Speaking about the recognition for OcuHealth, Dr Laurence Fitzhenry highlighted the value of the joint research effort, “Our work with UCD demonstrates the strength of collaboration in addressing significant health challenges. The technology emerging from this partnership has the potential to change how we treat common and often debilitating eye conditions. SETU is proud to contribute scientific leadership, combined with drug delivery and translational expertise to bring this innovation closer to patients.”
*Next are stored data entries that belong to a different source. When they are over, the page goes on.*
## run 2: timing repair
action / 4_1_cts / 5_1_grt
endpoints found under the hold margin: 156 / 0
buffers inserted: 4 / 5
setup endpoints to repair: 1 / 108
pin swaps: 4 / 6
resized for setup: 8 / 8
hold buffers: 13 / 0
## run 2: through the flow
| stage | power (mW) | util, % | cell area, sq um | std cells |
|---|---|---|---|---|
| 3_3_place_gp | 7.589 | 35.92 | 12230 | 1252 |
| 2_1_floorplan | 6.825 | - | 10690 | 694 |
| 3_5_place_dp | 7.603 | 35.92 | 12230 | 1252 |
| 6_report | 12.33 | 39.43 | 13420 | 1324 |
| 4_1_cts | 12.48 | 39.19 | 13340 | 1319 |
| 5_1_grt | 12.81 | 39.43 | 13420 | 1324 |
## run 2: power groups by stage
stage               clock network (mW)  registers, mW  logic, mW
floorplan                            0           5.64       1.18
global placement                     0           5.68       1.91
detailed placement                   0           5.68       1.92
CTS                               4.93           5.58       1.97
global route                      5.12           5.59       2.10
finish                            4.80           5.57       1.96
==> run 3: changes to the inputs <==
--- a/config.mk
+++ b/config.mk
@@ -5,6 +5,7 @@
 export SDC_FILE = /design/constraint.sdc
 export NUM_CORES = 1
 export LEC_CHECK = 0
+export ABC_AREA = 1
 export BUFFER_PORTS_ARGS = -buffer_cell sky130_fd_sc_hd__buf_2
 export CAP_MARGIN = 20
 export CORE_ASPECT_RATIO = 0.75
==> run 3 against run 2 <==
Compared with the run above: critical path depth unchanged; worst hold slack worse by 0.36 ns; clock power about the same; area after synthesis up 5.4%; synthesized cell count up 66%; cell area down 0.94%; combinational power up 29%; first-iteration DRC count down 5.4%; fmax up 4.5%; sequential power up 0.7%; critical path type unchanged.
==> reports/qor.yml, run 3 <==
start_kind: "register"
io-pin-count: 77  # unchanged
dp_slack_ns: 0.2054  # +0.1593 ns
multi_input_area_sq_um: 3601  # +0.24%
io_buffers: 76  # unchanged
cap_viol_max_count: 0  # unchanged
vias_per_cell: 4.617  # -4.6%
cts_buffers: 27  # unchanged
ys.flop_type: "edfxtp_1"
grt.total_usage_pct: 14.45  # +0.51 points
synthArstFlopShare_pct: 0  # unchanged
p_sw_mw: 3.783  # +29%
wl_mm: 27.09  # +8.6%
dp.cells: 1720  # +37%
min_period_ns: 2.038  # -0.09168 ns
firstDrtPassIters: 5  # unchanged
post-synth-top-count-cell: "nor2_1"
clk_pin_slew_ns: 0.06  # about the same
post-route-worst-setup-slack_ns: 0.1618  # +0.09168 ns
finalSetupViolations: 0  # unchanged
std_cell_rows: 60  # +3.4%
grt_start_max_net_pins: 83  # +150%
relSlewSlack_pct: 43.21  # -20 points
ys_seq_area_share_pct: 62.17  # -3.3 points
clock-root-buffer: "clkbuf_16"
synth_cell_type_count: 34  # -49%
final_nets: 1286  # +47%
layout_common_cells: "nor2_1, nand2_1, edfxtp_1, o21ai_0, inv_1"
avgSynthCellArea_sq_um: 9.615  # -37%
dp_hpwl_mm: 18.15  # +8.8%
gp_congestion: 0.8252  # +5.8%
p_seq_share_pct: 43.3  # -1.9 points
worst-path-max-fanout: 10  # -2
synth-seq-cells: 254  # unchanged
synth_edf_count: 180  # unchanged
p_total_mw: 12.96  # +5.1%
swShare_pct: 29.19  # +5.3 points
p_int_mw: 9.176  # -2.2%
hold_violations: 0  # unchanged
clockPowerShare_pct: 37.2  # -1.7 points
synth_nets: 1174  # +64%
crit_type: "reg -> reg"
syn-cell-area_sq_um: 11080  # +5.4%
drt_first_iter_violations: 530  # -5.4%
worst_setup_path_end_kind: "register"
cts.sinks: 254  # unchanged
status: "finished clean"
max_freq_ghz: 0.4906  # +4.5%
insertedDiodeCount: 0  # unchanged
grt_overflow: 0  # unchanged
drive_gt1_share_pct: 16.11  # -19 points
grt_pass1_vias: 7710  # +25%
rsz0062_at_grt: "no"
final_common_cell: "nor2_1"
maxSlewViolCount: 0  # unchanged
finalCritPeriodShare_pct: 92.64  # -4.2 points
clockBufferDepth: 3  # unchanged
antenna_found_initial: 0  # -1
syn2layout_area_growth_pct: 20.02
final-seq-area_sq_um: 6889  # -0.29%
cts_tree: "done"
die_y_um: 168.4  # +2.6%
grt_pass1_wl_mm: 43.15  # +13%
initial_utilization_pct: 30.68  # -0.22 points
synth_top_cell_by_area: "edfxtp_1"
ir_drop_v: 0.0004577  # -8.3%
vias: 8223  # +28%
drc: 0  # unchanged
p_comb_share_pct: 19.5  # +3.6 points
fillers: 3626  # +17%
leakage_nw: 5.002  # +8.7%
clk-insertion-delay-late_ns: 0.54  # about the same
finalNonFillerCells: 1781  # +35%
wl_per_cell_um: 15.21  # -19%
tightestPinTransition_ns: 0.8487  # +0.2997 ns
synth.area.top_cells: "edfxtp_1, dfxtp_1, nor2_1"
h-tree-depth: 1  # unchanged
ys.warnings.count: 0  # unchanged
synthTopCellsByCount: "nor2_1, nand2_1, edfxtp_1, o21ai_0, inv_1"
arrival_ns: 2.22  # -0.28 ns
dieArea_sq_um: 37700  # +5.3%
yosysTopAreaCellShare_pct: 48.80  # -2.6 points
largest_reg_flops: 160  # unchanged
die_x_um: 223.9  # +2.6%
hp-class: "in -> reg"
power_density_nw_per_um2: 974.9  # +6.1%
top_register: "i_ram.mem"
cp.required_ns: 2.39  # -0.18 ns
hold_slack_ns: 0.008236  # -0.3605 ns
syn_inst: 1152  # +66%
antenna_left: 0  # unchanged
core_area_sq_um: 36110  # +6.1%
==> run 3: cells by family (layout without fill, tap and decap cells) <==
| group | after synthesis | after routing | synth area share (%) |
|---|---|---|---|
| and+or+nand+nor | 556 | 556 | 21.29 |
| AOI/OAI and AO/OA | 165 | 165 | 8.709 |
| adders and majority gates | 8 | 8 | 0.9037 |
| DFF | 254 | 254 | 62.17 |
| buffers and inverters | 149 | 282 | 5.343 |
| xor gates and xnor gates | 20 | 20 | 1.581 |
### src/hdl/sap_cpu_top.sv
// Top level of the accumulator CPU
// Wires the bus peers, arbiter and sequencer to the external pins
`timescale 1ns/1ps

module sap_cpu_top import sap_pkg::*; (
    input  logic       clk,
    input  logic       rst_n,
    input  logic [7:0] ui_in,         // Program bytes and input data
    input  logic       programming,   // High while loading a program
    output logic [7:0] uo_out,
    output logic       out_valid,
    output logic       ready_for_ui,
    output logic       done_load,
    output logic       halted
);

    logic [ctrl_w-1:0] ctrl;          // Control word from the sequencer
    logic              carry;
    logic              zero;

    sap_bus_if bus_if (.clk(clk));

    bus_arbiter arb (.b(bus_if.arbiter));

    program_counter pc (
        .clk   (clk),
        .rst_n (rst_n),
        .cp    (ctrl[c_cp]),
        .lp    (ctrl[c_lp]),
        .ep    (ctrl[c_ep]),
        .b     (bus_if.pc)
    );

    memory_unit mem (
        .clk   (clk),
        .rst_n (rst_n),
        .lma   (ctrl[c_lma]),
        .ce    (ctrl[c_ce]),
        .write (ctrl[c_lr]),
        .b     (bus_if.mem)
    );

    alu_unit alu (
        .clk   (clk),
        .rst_n (rst_n),
        .la    (ctrl[c_la]),
        .lb    (ctrl[c_lb]),
        .ea    (ctrl[c_ea]),
        .eu    (ctrl[c_eu]),
        .sub   (ctrl[c_sub]),
        .carry (carry),
        .zero  (zero),
        .b     (bus_if.alu)
    );

    io_port io (
        .clk       (clk),
        .rst_n     (rst_n),
        .ein       (ctrl[c_ein]),
        .lo        (ctrl[c_lo]),
        .ui_in     (ui_in),
        .uo_out    (uo_out),
        .out_valid (out_valid),
        .b         (bus_if.io)
    );

    control_sequencer seq (
        .clk          (clk),
        .rst_n        (rst_n),
        .programming  (programming),
        .carry        (carry),
        .zero         (zero),
        .ready_for_ui (ready_for_ui),
        .done_load    (done_load),
        .halted       (halted),
        .ctrl         (ctrl),
        .b            (bus_if.ir)
    );

endmodule
[src/design/rv_bridge.sv]
`timescale 1ns/1ps
`include "snes_mem_config.svh"

module rv_bridge (
    input  logic                    mclk,
    input  logic                    resetn,
    input  logic                    rv_valid,
    input  snes_mem_pkg::rv_req_t   rv_req,
    input  logic                    ack,
    input  logic [15:0]             rdata,
    output logic                    rv_ready,
    output logic [31:0]             rv_rdata,
    output logic                    req,
    output snes_mem_pkg::mem_req_t  req_data
);
    snes_mem_pkg::rv_state_e state;
    logic [15:0]             lo_word;
    logic                    is_write;
    logic                    done;      // outstanding half came back

    assign is_write = rv_req.wstrb != 4'b0;
    assign done     = req == ack;

    // word access for one half of the 32-bit request
    function automatic snes_mem_pkg::mem_req_t half_req(input snes_mem_pkg::rv_req_t r,
                                                         input logic hi);
        snes_mem_pkg::mem_req_t m;
        m.word_addr = {r.addr, hi};
        m.wdata     = hi ? r.wdata[31:16] : r.wdata[15:0];
        if (r.wstrb == 4'b0) begin
            m.lanes = 2'b11;
            m.op    = snes_mem_pkg::op_read;
        end else begin
            m.lanes = hi ? r.wstrb[3:2] : r.wstrb[1:0];
            m.op    = snes_mem_pkg::op_write;
        end
        return m;
    endfunction

    always_ff @(posedge mclk) begin
        if (!resetn) begin
            state    <= snes_mem_pkg::rv_idle;
            req      <= 1'b0;
            rv_ready <= 1'b0;
        end else begin
            rv_ready <= 1'b0;
            case (state)
                snes_mem_pkg::rv_idle: begin
                    // valid is still up during the ready cycle, skip it
                    if (rv_valid && !rv_ready) begin
                        req <= ~req;
                        if (is_write && rv_req.wstrb[1:0] == 2'b00) begin
                            req_data <= half_req(rv_req, 1'b1);    // high half only
                            state    <= snes_mem_pkg::rv_wait_hi;
                        end else begin
                            req_data <= half_req(rv_req, 1'b0);
                            state    <= snes_mem_pkg::rv_wait_lo;
                        end
                    end
                end
                snes_mem_pkg::rv_wait_lo: begin
                    if (done) begin
                        lo_word <= rdata;
                        if (is_write && rv_req.wstrb[3:2] == 2'b00) begin
                            rv_ready <= 1'b1;
                            state    <= snes_mem_pkg::rv_idle;
                        end else begin
                            req      <= ~req;
                            req_data <= half_req(rv_req, 1'b1);
                            state    <= snes_mem_pkg::rv_wait_hi;
                        end
                    end
                end
                snes_mem_pkg::rv_wait_hi: begin
                    if (done) begin
                        rv_rdata <= {rdata, lo_word};
                        rv_ready <= 1'b1;
                        state    <= snes_mem_pkg::rv_idle;
                    end
                end
                default: state <= snes_mem_pkg::rv_idle;
            endcase
        end
    end

    // softcore keeps its request up until it gets ready
    a_valid_held: assert property (@(posedge mclk) disable iff (!resetn)
        (rv_valid && !rv_ready) |=> (rv_valid || rv_ready));

endmodule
Dr James O Sullivan of SETU’s Technology Transfer Office underlined the importance of commercialisation support in initiatives such as OcuHealth.
He explained, “Our team has worked closely with the OcuHealth researchers to shape the commercial pathway for this technology, from protecting the underlying intellectual property through to securing Enterprise Ireland funding and collaborating with NovaUCD. OcuHealth is a strong example of how SETU supports research teams to translate excellent science into investable start-up opportunities with the potential for real health impact.”

The multidisciplinary OcuHealth team includes Dr Alison Reynolds, Assistant Professor at the UCD School of Veterinary Medicine and fellow of the UCD Conway Institute, who completed and won the VentureLaunch Programme; Dr Laurence Fitzhenry, Head of Faculty of Science and Computing (Waterford) and Principal Investigator of the Ocular Therapeutics Research Group at SETU; Dr Muhammad Sarfraz, Department of Science, SETU; and commercial lead John Lynch.

OcuHealth now plans to continue its development and commercialisation pathway, supported by both universities as it progresses toward clinical validation and market readiness.